→ **WORK ORDER**:
Beneath this line is the data. Output exactly the lines from the line with "localparam int unsigned RISC_V_DATA_WIDTH" to the line with "S_BUBBLE = 2'd2", both ends included, and nothing more.

(Saved entries)
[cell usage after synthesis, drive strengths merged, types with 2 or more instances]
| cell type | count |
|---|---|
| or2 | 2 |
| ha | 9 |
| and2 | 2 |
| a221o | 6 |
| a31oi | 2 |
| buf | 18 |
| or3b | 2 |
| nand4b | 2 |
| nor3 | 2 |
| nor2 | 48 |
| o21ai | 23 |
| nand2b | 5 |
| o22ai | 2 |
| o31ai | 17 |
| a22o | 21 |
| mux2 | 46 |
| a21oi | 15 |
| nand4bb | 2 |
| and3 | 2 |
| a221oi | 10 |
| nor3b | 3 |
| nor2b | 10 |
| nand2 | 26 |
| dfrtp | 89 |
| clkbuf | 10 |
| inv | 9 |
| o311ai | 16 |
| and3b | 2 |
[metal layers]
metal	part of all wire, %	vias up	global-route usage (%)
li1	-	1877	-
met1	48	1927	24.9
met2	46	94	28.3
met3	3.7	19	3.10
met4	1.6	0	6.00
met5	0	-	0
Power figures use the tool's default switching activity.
<file path="config.mk">
export PLATFORM = sky130hd
export DESIGN_NAME = ifid_pc_sequencer
export DESIGN_NICKNAME = d
export VERILOG_FILES = /design/src/rtl/riscv_pipe_pkg.sv /design/src/rtl/ifid_pc_redirect_arb.sv /design/src/rtl/ifid_pc_sequencer.sv
export SDC_FILE = /design/constraint.sdc
export NUM_CORES = 1
export LEC_CHECK = 0
export ABC_AREA = 1
export CAP_MARGIN = 20
export CORE_UTILIZATION = 40
export CTS_BUF_LIST = sky130_fd_sc_hd__clkbuf_8
export DETAILED_ROUTE_END_ITERATION = 7
export PLACE_DENSITY = 0.91
export SLEW_MARGIN = 20
export SYNTH_ARGS = -nofsm -noshare
export SYNTH_HDL_FRONTEND = slang
export SYNTH_SLANG_ARGS = --single-unit
</file>
<file path="constraint.sdc">
create_clock -name clk -period 1.5 [get_ports clk]
set_input_delay 0.3 -clock clk [delete_from_list [all_inputs] [get_ports clk]]
set_output_delay 0.3 -clock clk [all_outputs]
set_load 0.01 [all_outputs]
</file>
<file path="src/rtl/riscv_pipe_pkg.sv">
// Shared pipeline types and constants for the fetch-side PC sequencing logic.
package riscv_pipe_pkg;

    localparam int unsigned RISC_V_DATA_WIDTH         = 32;
    localparam int unsigned INST_MEMORY_ADDRESS_WIDTH = 32;
    localparam int unsigned PC_INCREMENT              = 4;

    typedef logic [INST_MEMORY_ADDRESS_WIDTH-1:0] pc_t;

    // S_RUN: sequential fetch, S_HOLD: stalled with a redirect parked,
    // S_BUBBLE: fetch invalid while instruction memory catches up with a new target.
    typedef enum logic [1:0] {
        S_RUN    = 2'd0,
        S_HOLD   = 2'd1,
        S_BUBBLE = 2'd2
    } pcseq_state_t;

    // Instructions are word aligned; any target with low bits set is rejected.
    function automatic logic is_aligned(input logic [1:0] low_bits);
        return (low_bits == 2'b00);
    endfunction

endpackage

</file>
<file path="src/rtl/ifid_pc_redirect_arb.sv">
// Combinational redirect selector: EX beats ID, misaligned targets are
// rejected (flagged) and the next lower-priority source is considered.
module ifid_pc_redirect_arb #(
    parameter int unsigned INST_MEMORY_ADDRESS_WIDTH = 32
) (
    input  logic                                 ex_redirect,
    input  logic [INST_MEMORY_ADDRESS_WIDTH-1:0] ex_target,
    input  logic                                 id_taken,
    input  logic [INST_MEMORY_ADDRESS_WIDTH-1:0] id_target,
    input  logic                                 id_enable,
    output logic                                 sel_valid,
    output logic [INST_MEMORY_ADDRESS_WIDTH-1:0] sel_pc,
    output logic                                 sel_is_ex,
    output logic                                 misalign
);
    import riscv_pipe_pkg::*;

    logic ex_ok;
    logic id_req;

    assign ex_ok  = ex_redirect && is_aligned(ex_target[1:0]);
    assign id_req = id_enable && id_taken;

    // Priority pick; an accepted EX redirect hides the ID request entirely,
    // so a misaligned ID target is not flagged in that case.
    always_comb begin
        sel_valid = 1'b0;
        sel_pc    = '0;
        sel_is_ex = 1'b0;
        misalign  = 1'b0;
        if (ex_ok) begin
            sel_valid = 1'b1;
            sel_pc    = ex_target;
            sel_is_ex = 1'b1;
        end else begin
            if (ex_redirect) begin
                misalign = 1'b1;
            end
            if (id_req) begin
                if (is_aligned(id_target[1:0])) begin
                    sel_valid = 1'b1;
                    sel_pc    = id_target;
                end else begin
                    misalign = 1'b1;
                end
            end
        end
    end

endmodule

</file>
<file path="src/rtl/ifid_pc_sequencer.sv">
// Fetch PC owner: arbitrates redirects/stalls, parks redirects during stalls,
// and inserts fetch bubbles after a redirect while memory returns the new line.
// Redirect inputs are single-cycle requests sampled every clock; there is no
// back-pressure, a request not captured in its cycle is lost by design.
module ifid_pc_sequencer #(
    parameter int unsigned INST_MEMORY_ADDRESS_WIDTH = 32,
    parameter int unsigned RISC_V_DATA_WIDTH         = 32,
    parameter logic [INST_MEMORY_ADDRESS_WIDTH-1:0] RESET_PC = '0,
    parameter int unsigned BUBBLE_CYCLES             = 1
) (
    input  logic                                 clk,
    input  logic                                 rst_n,
    input  logic                                 stall_i,
    input  logic                                 id_br_taken_i,
    input  logic [INST_MEMORY_ADDRESS_WIDTH-1:0] id_pc_i,
    input  logic [RISC_V_DATA_WIDTH-1:0]         id_offset_i,
    input  logic [INST_MEMORY_ADDRESS_WIDTH-1:0] adder_target_i,
    input  logic                                 ex_redirect_i,
    input  logic [INST_MEMORY_ADDRESS_WIDTH-1:0] ex_target_i,
    output logic [INST_MEMORY_ADDRESS_WIDTH-1:0] adder_pc_o,
    output logic [RISC_V_DATA_WIDTH-1:0]         adder_offset_o,
    output logic [INST_MEMORY_ADDRESS_WIDTH-1:0] pc_o,
    output logic                                 fetch_valid_o,
    output logic                                 flush_ifid_o,
    output logic                                 flush_idex_o,
    output logic                                 misalign_o,
    output logic [1:0]                           dbg_state
);
    import riscv_pipe_pkg::*;

    localparam int unsigned AW = INST_MEMORY_ADDRESS_WIDTH;

    pcseq_state_t state_q, state_d;
    logic [AW-1:0] pc_q, pc_d;
    logic [AW-1:0] pend_pc_q, pend_pc_d;
    logic          pend_is_ex_q, pend_is_ex_d;
    logic [1:0]    cnt_q, cnt_d;
    logic          fv_q, fv_d;
    logic          fl_ifid_q, fl_ifid_d;
    logic          fl_idex_q, fl_idex_d;
    logic          mis_q, mis_d;

    logic          id_enable;
    logic          sel_valid;
    logic [AW-1:0] sel_pc;
    logic          sel_is_ex;
    logic          arb_misalign;

    logic          apply;
    logic [AW-1:0] apply_pc;
    logic          apply_ex;

    // The offset adder lives outside; just hand it the ID operands.
    assign adder_pc_o     = id_pc_i;
    assign adder_offset_o = id_offset_i;

    // ID redirects are masked while a bubble is running and when an EX
    // redirect is already parked (EX must never be displaced by ID).
    assign id_enable = (state_q != S_BUBBLE) &&
                       !((state_q == S_HOLD) && pend_is_ex_q);

    ifid_pc_redirect_arb #(
        .INST_MEMORY_ADDRESS_WIDTH(AW)
    ) u_arb (
        .ex_redirect (ex_redirect_i),
        .ex_target   (ex_target_i),
        .id_taken    (id_br_taken_i),
        .id_target   (adder_target_i),
        .id_enable   (id_enable),
        .sel_valid   (sel_valid),
        .sel_pc      (sel_pc),
        .sel_is_ex   (sel_is_ex),
        .misalign    (arb_misalign)
    );

    // Next-state, next-PC, pending and bubble-counter logic.
    always_comb begin
        state_d      = state_q;
        pc_d         = pc_q;
        pend_pc_d    = pend_pc_q;
        pend_is_ex_d = pend_is_ex_q;
        cnt_d        = cnt_q;
        fv_d         = fv_q;
        fl_ifid_d    = 1'b0;
        fl_idex_d    = 1'b0;
        mis_d        = arb_misalign;
        apply        = 1'b0;
        apply_pc     = sel_pc;
        apply_ex     = sel_is_ex;

        case (state_q)
            S_RUN, S_BUBBLE: begin
                if (sel_valid) begin
                    if (stall_i) begin
                        pend_pc_d    = sel_pc;
                        pend_is_ex_d = sel_is_ex;
                        state_d      = S_HOLD;
                    end else begin
                        apply = 1'b1;
                    end
                end else if (!stall_i) begin
                    if (state_q == S_RUN) begin
                        // fv_q low in S_RUN only on the first cycle out of reset:
                        // present RESET_PC once before incrementing.
                        if (fv_q) begin
                            pc_d = pc_q + AW'(PC_INCREMENT);
                        end else begin
                            fv_d = 1'b1;
                        end
                    end else begin
                        if (cnt_q <= 2'd1) begin
                            cnt_d   = 2'd0;
                            state_d = S_RUN;
                            fv_d    = 1'b1;
                        end else begin
                            cnt_d = cnt_q - 2'd1;
                        end
                    end
                end
            end
            S_HOLD: begin
                if (sel_valid) begin
                    pend_pc_d    = sel_pc;
                    pend_is_ex_d = sel_is_ex;
                end
                if (!stall_i) begin
                    apply    = 1'b1;
                    apply_pc = sel_valid ? sel_pc    : pend_pc_q;
                    apply_ex = sel_valid ? sel_is_ex : pend_is_ex_q;
                end
            end
            default: begin
                state_d = S_RUN;
            end
        endcase

        if (apply) begin
            pc_d         = apply_pc;
            fl_ifid_d    = 1'b1;
            fl_idex_d    = apply_ex;
            pend_pc_d    = '0;
            pend_is_ex_d = 1'b0;
            if (BUBBLE_CYCLES > 0) begin
                state_d = S_BUBBLE;
                cnt_d   = 2'(BUBBLE_CYCLES);
                fv_d    = 1'b0;
            end else begin
                state_d = S_RUN;
                cnt_d   = 2'd0;
                fv_d    = 1'b1;
            end
        end
    end

    // State and output registers; reset clears everything with no flush.
    always_ff @(posedge clk or negedge rst_n) begin
        if (!rst_n) begin
            state_q      <= S_RUN;
            pc_q         <= RESET_PC;
            pend_pc_q    <= '0;
            pend_is_ex_q <= 1'b0;
            cnt_q        <= 2'd0;
            fv_q         <= 1'b0;
            fl_ifid_q    <= 1'b0;
            fl_idex_q    <= 1'b0;
            mis_q        <= 1'b0;
        end else begin
            state_q      <= state_d;
            pc_q         <= pc_d;
            pend_pc_q    <= pend_pc_d;
            pend_is_ex_q <= pend_is_ex_d;
            cnt_q        <= cnt_d;
            fv_q         <= fv_d;
            fl_ifid_q    <= fl_ifid_d;
            fl_idex_q    <= fl_idex_d;
            mis_q        <= mis_d;
        end
    end

    assign pc_o          = pc_q;
    assign fetch_valid_o = fv_q;
    assign flush_ifid_o  = fl_ifid_q;
    assign flush_idex_o  = fl_idex_q;
    assign misalign_o    = mis_q;
    assign dbg_state     = state_q;

endmodule
</file>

→ **COMPLETED TASK**:
    localparam int unsigned RISC_V_DATA_WIDTH         = 32;
    localparam int unsigned INST_MEMORY_ADDRESS_WIDTH = 32;
    localparam int unsigned PC_INCREMENT              = 4;

    typedef logic [INST_MEMORY_ADDRESS_WIDTH-1:0] pc_t;

    // S_RUN: sequential fetch, S_HOLD: stalled with a redirect parked,
    // S_BUBBLE: fetch invalid while instruction memory catches up with a new target.
    typedef enum logic [1:0] {
        S_RUN    = 2'd0,
        S_HOLD   = 2'd1,
        S_BUBBLE = 2'd2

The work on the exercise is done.